[Stored data entries]
* * * * *
$ cat src/rtl/pipe_ctrl_pkg.sv
// pipe_ctrl_pkg: shared definitions for the pipeline sequencer.
//   - StallBus width and the per-hazard freeze masks (bit 0 = PC .. bit 5 = WB)
//   - FSM state encoding for the redirect register owner
package pipe_ctrl_pkg;

    localparam int STALL_BUS_W = 6;

    // Each mask freezes the requesting stage and every stage in front of it.
    localparam logic [STALL_BUS_W-1:0] STALL_MEM    = 6'b011111;
    localparam logic [STALL_BUS_W-1:0] STALL_EX     = 6'b001111;
    localparam logic [STALL_BUS_W-1:0] STALL_LOAD   = 6'b000111;
    localparam logic [STALL_BUS_W-1:0] STALL_IFETCH = 6'b000011;

    typedef enum logic {
        CTRL_IDLE  = 1'b0,
        CTRL_REDIR = 1'b1
    } ctrl_state_e;

endpackage

$ cat src/rtl/ctrl_perf_cnt.sv
// ctrl_perf_cnt: 32-bit enable-driven event counter, wraps modulo 2^32.
// Ports:
//   clk   in   rising-edge clock
//   rst   in   synchronous active-high reset, clears the count
//   en    in   count this cycle
//   count out  registered count value
module ctrl_perf_cnt (
    input  logic        clk,
    input  logic        rst,
    input  logic        en,
    output logic [31:0] count
);

    logic [31:0] count_r;

    // Counter register: natural 32-bit wrap on overflow.
    always_ff @(posedge clk) begin
        if (rst) begin
            count_r <= 32'd0;
        end else if (en) begin
            count_r <= count_r + 32'd1;
        end else begin
            count_r <= count_r;
        end
    end

    assign count = count_r;

endmodule

$ cat src/rtl/pipe_ctrl.sv
// pipe_ctrl: central sequencer for the 6-stage in-order pipeline.
//   Combines stall requests into a per-stage freeze vector, raises a
//   one-cycle flush on exceptions and owns the redirect (new PC) register.
// Optional feature macro: PIPE_CTRL_PERF_EN builds the stall/flush
//   performance counters; without it both perf outputs are tied to 0.
// Ports:
//   clk, rst                 clock, synchronous active-high reset
//   stallreq_for_ifetch/load/ex/mem  stall requests from IF, ID, EX, MEM
//   excp_valid, excp_target  exception/eret committed in MEM and its target
//   br_valid, br_target      taken branch resolved in EX and its target
//   new_pc_ready             PC stage accepts the held redirect
//   stall                    per-stage freeze vector (combinational)
//   flush                    kill in-flight IF..MEM (combinational)
//   new_pc_valid, new_pc     held redirect (registered)
//   perf_stall_cnt, perf_flush_cnt   performance counters
module pipe_ctrl
    import pipe_ctrl_pkg::*;
#(
    parameter int          STALL_W = 6,
    parameter logic [31:0] RST_PC  = 32'hBFC0_0000
) (
    input  logic               clk,
    input  logic               rst,
    input  logic               stallreq_for_ifetch,
    input  logic               stallreq_for_load,
    input  logic               stallreq_for_ex,
    input  logic               stallreq_for_mem,
    input  logic               excp_valid,
    input  logic [31:0]        excp_target,
    input  logic               br_valid,
    input  logic [31:0]        br_target,
    input  logic               new_pc_ready,
    output logic [STALL_W-1:0] stall,
    output logic               flush,
    output logic               new_pc_valid,
    output logic [31:0]        new_pc,
    output logic [31:0]        perf_stall_cnt,
    output logic [31:0]        perf_flush_cnt
);

    localparam logic [STALL_W-1:0] REDIR_FORCE = {{(STALL_W-2){1'b0}}, 2'b11};

    ctrl_state_e        state_r;
    logic [31:0]        redir_pc_r;
    logic [STALL_W-1:0] mask_s;
    logic [STALL_W-1:0] stall_s;
    logic               br_accept_s;

    // Priority stall mask: the deepest requesting stage wins.
    always_comb begin
        mask_s = {STALL_W{1'b0}};
        if (stallreq_for_mem) begin
            mask_s = STALL_W'(STALL_MEM);
        end else if (stallreq_for_ex) begin
            mask_s = STALL_W'(STALL_EX);
        end else if (stallreq_for_load) begin
            mask_s = STALL_W'(STALL_LOAD);
        end else if (stallreq_for_ifetch) begin
            mask_s = STALL_W'(STALL_IFETCH);
        end else begin
            mask_s = {STALL_W{1'b0}};
        end
    end

    // Final freeze vector. PC/IF are held while a redirect is outstanding,
    // keyed off the registered state so new_pc_ready never reaches stall.
    // A flush releases every stage so the killed bubbles can drain.
    always_comb begin
        stall_s = {STALL_W{1'b0}};
        if (excp_valid) begin
            stall_s = {STALL_W{1'b0}};
        end else if (state_r == CTRL_REDIR) begin
            stall_s = mask_s | REDIR_FORCE;
        end else begin
            stall_s = mask_s;
        end
    end

    // A branch is only taken when EX is actually advancing; otherwise EX
    // re-presents it, and during REDIR it is on the wrong path.
    assign br_accept_s = (state_r == CTRL_IDLE) & ~excp_valid & br_valid & ~stall_s[3];

    // Redirect FSM: an exception always supersedes whatever target is held.
    always_ff @(posedge clk) begin
        if (rst) begin
            state_r    <= CTRL_IDLE;
            redir_pc_r <= RST_PC;
        end else begin
            case (state_r)
                CTRL_IDLE: begin
                    if (excp_valid) begin
                        state_r    <= CTRL_REDIR;
                        redir_pc_r <= excp_target;
                    end else if (br_accept_s) begin
                        state_r    <= CTRL_REDIR;
                        redir_pc_r <= br_target;
                    end else begin
                        state_r    <= CTRL_IDLE;
                        redir_pc_r <= redir_pc_r;
                    end
                end
                CTRL_REDIR: begin
                    if (excp_valid) begin
                        state_r    <= CTRL_REDIR;
                        redir_pc_r <= excp_target;
                    end else if (new_pc_ready) begin
                        // Target delivered; new_pc returns to its idle value.
                        state_r    <= CTRL_IDLE;
                        redir_pc_r <= RST_PC;
                    end else begin
                        state_r    <= CTRL_REDIR;
                        redir_pc_r <= redir_pc_r;
                    end
                end
                default: begin
                    state_r    <= CTRL_IDLE;
                    redir_pc_r <= RST_PC;
                end
            endcase
        end
    end

    assign stall        = stall_s;
    assign flush        = excp_valid;
    assign new_pc_valid = (state_r == CTRL_REDIR);
    assign new_pc       = redir_pc_r;

`ifdef PIPE_CTRL_PERF_EN
    ctrl_perf_cnt u_stall_cnt (
        .clk   (clk),
        .rst   (rst),
        .en    (|stall_s),
        .count (perf_stall_cnt)
    );

    ctrl_perf_cnt u_flush_cnt (
        .clk   (clk),
        .rst   (rst),
        .en    (excp_valid),
        .count (perf_flush_cnt)
    );
`else
    assign perf_stall_cnt = 32'd0;
    assign perf_flush_cnt = 32'd0;
`endif

endmodule

$ cat config.mk
export PLATFORM = sky130hd
export DESIGN_NAME = pipe_ctrl
export DESIGN_NICKNAME = d
export VERILOG_FILES = /design/src/rtl/pipe_ctrl_pkg.sv /design/src/rtl/ctrl_perf_cnt.sv /design/src/rtl/pipe_ctrl.sv
export SDC_FILE = /design/constraint.sdc
export NUM_CORES = 1
export LEC_CHECK = 0
export ABC_AREA = 1
export CORE_AREA = 10 10 91 93
export CTS_CLUSTER_DIAMETER = 200
export DETAILED_ROUTE_END_ITERATION = 12
export DIE_AREA = 0 0 101 103
export PLACE_DENSITY = 0.94
export SLEW_MARGIN = 20
export SYNTH_ARGS = -nofsm -noshare
export SYNTH_HDL_FRONTEND = slang
export SYNTH_SLANG_ARGS = --single-unit
$ cat constraint.sdc
create_clock -name clk -period 2.75 [get_ports clk]
set_input_delay 0.275 -clock clk [delete_from_list [all_inputs] [get_ports clk]]
set_output_delay 0.275 -clock clk [all_outputs]
set_load 0.02 [all_outputs]
==> run_results.csv <==
group,metric,value,unit
finish,diodes,0,
route,route.detailed.wl_per_inst,13.1,um
synthesis,syn_area,2360,um2
worst_setup_path,path_depth,5,
floorplanning,die_y,103,um
synthesis,ys_types,15,
power,p_per_area,430,nW/um2
finish,final_nets,553,
floorplanning,num_io_pins,177,
clocking,cts_tree,"done",
timing,fmax,444,MHz
worst_setup_path,r2r_start,"new_pc_valid",
route,first_iter_violations,96,
placement,gp_congestion,0.741,
global_routing,grt_usage,12.9,%
timing,rsz0062_at_grt,"false",
timing,clock_skew,0.00319,ns
global_routing,gr-total-overflow,0,
finish,stdcell_count,560,
worst_setup_path,crit_fanout,10,
placement,dp_cells,553,
power,p_leak,1.66,nW
worst_setup_path,r2r_cells,5,
timing,fin_crit_sh,81.9,%
worst_setup_path,path_delay_family,"buffers and inverters",
placement,post-place-ws,0.502,ns
route,vias,2383,
clocking,clk-insertion-delay-late,0.27,ns
worst_setup_path,crit_buf_inv,4,
floorplanning,coreArea,6570,um2
floorplanning,row_count,30,
finish,mostFrequentLayoutCells,"clkdlybuf4s50_1, nand2_1, conb_1",
clocking,cts_buffer_depth,2,
clocking,cts_resized,0,
route,vias_per_cell,4.26,
synthesis,avgSynthCellArea,6.24,um2
floorplanning,die_x,101,um
clocking,clk_pin_slew,0.07,ns
worst_setup_path,crit_slowest_cell,"clkdlybuf4s50_1",
finish,layout-drive-gt1-share,3.75,%
global_routing,grt_pass1_wl,10.9,mm
worst_setup_path,cp.required,2.48,ns
route,drcViolationCount,0,
finish,area_delta_synth_final,42.1,%
clocking,cts_sinks,33,
synthesis,yosysSeqAreaShare,27.9,%
timing,final_hold_viol_count,0,
timing,finalSetupTns,0,ns
clocking,cts_buffers,5,
synthesis,synth_seq_cells,33,
clocking,post-cts-setup-buffer-count,0,
power,power,1.44,mW
timing,maxSlewViolCount,0,
power,ir_drop,209,uV
route,drtAntennaViolNets,0,
synthesis,ys.warnings.count,0,
placement,io_buffers,111,
worst_setup_path,worst-setup-path-type,"in -> out",
worst_setup_path,crit_arrival,1.98,ns
timing,setup_ws,0.498,ns
worst_setup_path,r2r_slack,1.22,ns
worst_setup_path,crit_start,"excp_valid",
worst_setup_path,r2r-end,"new_pc[7]",
worst_setup_path,start_kind,"input pin",
worst_setup_path,endpoint_kind,"primary output",
timing,setup_viol,0,
synthesis,postSynthCellCount,379,
floorplanning,dieArea,10400,um2
global_routing,grt_start_max_net_pins,41,
flow_run,maxCapViolations,0,
hold_path,hold_path_class,"reg -> reg",
clocking,cts-root-buf,"clkbuf_8",
worst_setup_path,endpoint,"stall[0]",
timing,whs,0.511,ns
worst_setup_path,crit_chain,"clkdlybuf4s50_1 > clkinv_1 > nand2_1 > inv_1 > clkdlybuf4s50_1",
worst_setup_path,cpMostUsedCell,"clkdlybuf4s50_1",
clocking,ctsHtreeMaxLevel,2,
timing,period_needed,2.25,ns
placement,dpl.hpwl,6.12,mm
global_routing,grt_pass1_vias,2337,
worst_setup_path,max_stage_delay,0.65,ns
finish,fill_cells,649,
finish,final_common_cell,"clkdlybuf4s50_1",
outcome,status,"finished, final reports clean",
global_routing,antenna_found_initial,0,
clocking,holdBufCountCts,0,
route,wirelength,7.36,mm
floorplanning,start_util,36.0,%
route,drt_pass1_iterations,4,
Yosys cell counts:
cell / n / area [um2]
a21oi_1: 36 / 180
dfxtp_1: 33 / 661
nand2_1: 102 / 383
nand2_2: 1 / 6.26
buf_4: 71 / 533
clkinv_1: 1 / 3.75
buf_2: 10 / 50.1
nor2_1: 35 / 131
buf_6: 2 / 22.5
nor2_2: 1 / 6.26
nor2_4: 1 / 11.3
clkbuf_1: 5 / 18.8
nand3_1: 43 / 215
inv_1: 37 / 139
conb_1: 1 / 3.75
flip-flops by register name (all words and copies together), names as in the netlist:
register	count
new_pc	32
new_pc_valid	1
metal layers:
| metal | global-route usage [%] | vias up | wire length, um |
|---|---|---|---|
| met5 | 0 | - | 0 |
| met4 | 2.57 | 0 | 25 |
| met3 | 6.70 | 2 | 886 |
| met2 | 24.1 | 94 | 3940 |
| met1 | 12.3 | 1058 | 2500 |
| li1 | - | 1229 | - |
how the worst min path moves through the flow:
stage                    to  cells past startpoint        from  slack [ns]
2_1_floorplan  new_pc_valid                      1         rst        0.34
4_1_cts          new_pc[23]                      2  new_pc[23]        0.52
3_5_place_dp     new_pc[22]                      2  new_pc[22]        0.50
3_3_place_gp     new_pc[27]                      2  new_pc[27]        0.48
5_1_grt          new_pc[23]                      2  new_pc[23]        0.54
6_report         new_pc[23]                      2  new_pc[23]        0.51
worst reg2reg max path, stage by stage, from the launching register on:
cell and delay, ns:
dfxtp_1 0.40, nor2_4 0.13, nand3_2 0.33, buf_12 0.31, a21oi_1 0.19, nor2_1 0.06
area by class of cell:
type | count | area, um2 | area share, %
tap | 80 | 100 | 2.98
clock buffer | 7 | 86.3 | 2.57
inverter | 38 | 143 | 4.25
timing repair buffer | 118 | 1180 | 35.0
multi-input combinational | 284 | 1190 | 35.5
sequential | 33 | 661 | 19.7
kinds of logic after synthesis:
logic type,count (synthesis),share of synthesized area (%)
AOI/OAI and AO/OA,36,7.62
buffers and inverters,126,32.4
DFF,33,27.9
other,1,0.159
and+or+nand+nor,183,31.9
where the power goes:
| part | switching [mW] | internal (mW) |
|---|---|---|
| logic | 0.301 | 0.237 |
| clock network | 0.165 | 0.199 |
| registers | 0.0222 | 0.520 |
| total | 0.488 | 0.956 |
stage by stage:
step           utilization [%]  instance area (um2)
2_1_floorplan                -                 2610
3_3_place_gp              49.8                 3270
3_5_place_dp              49.8                 3270
4_1_cts                   51.1                 3360
5_1_grt                   51.1                 3360
6_report                  51.1                 3360
Power figures use the tool's default switching activity.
* * * * *
▶ **Your instructions**
Set down precisely the lines above between the line holding "mask_s = STALL_W'(STALL_MEM);" and the line holding "end else if (stallreq_for_ifetch)", inclusive, and nothing beyond them.

▶ **Solution for this problem**
            mask_s = STALL_W'(STALL_MEM);
        end else if (stallreq_for_ex) begin
            mask_s = STALL_W'(STALL_EX);
        end else if (stallreq_for_load) begin
            mask_s = STALL_W'(STALL_LOAD);
        end else if (stallreq_for_ifetch) begin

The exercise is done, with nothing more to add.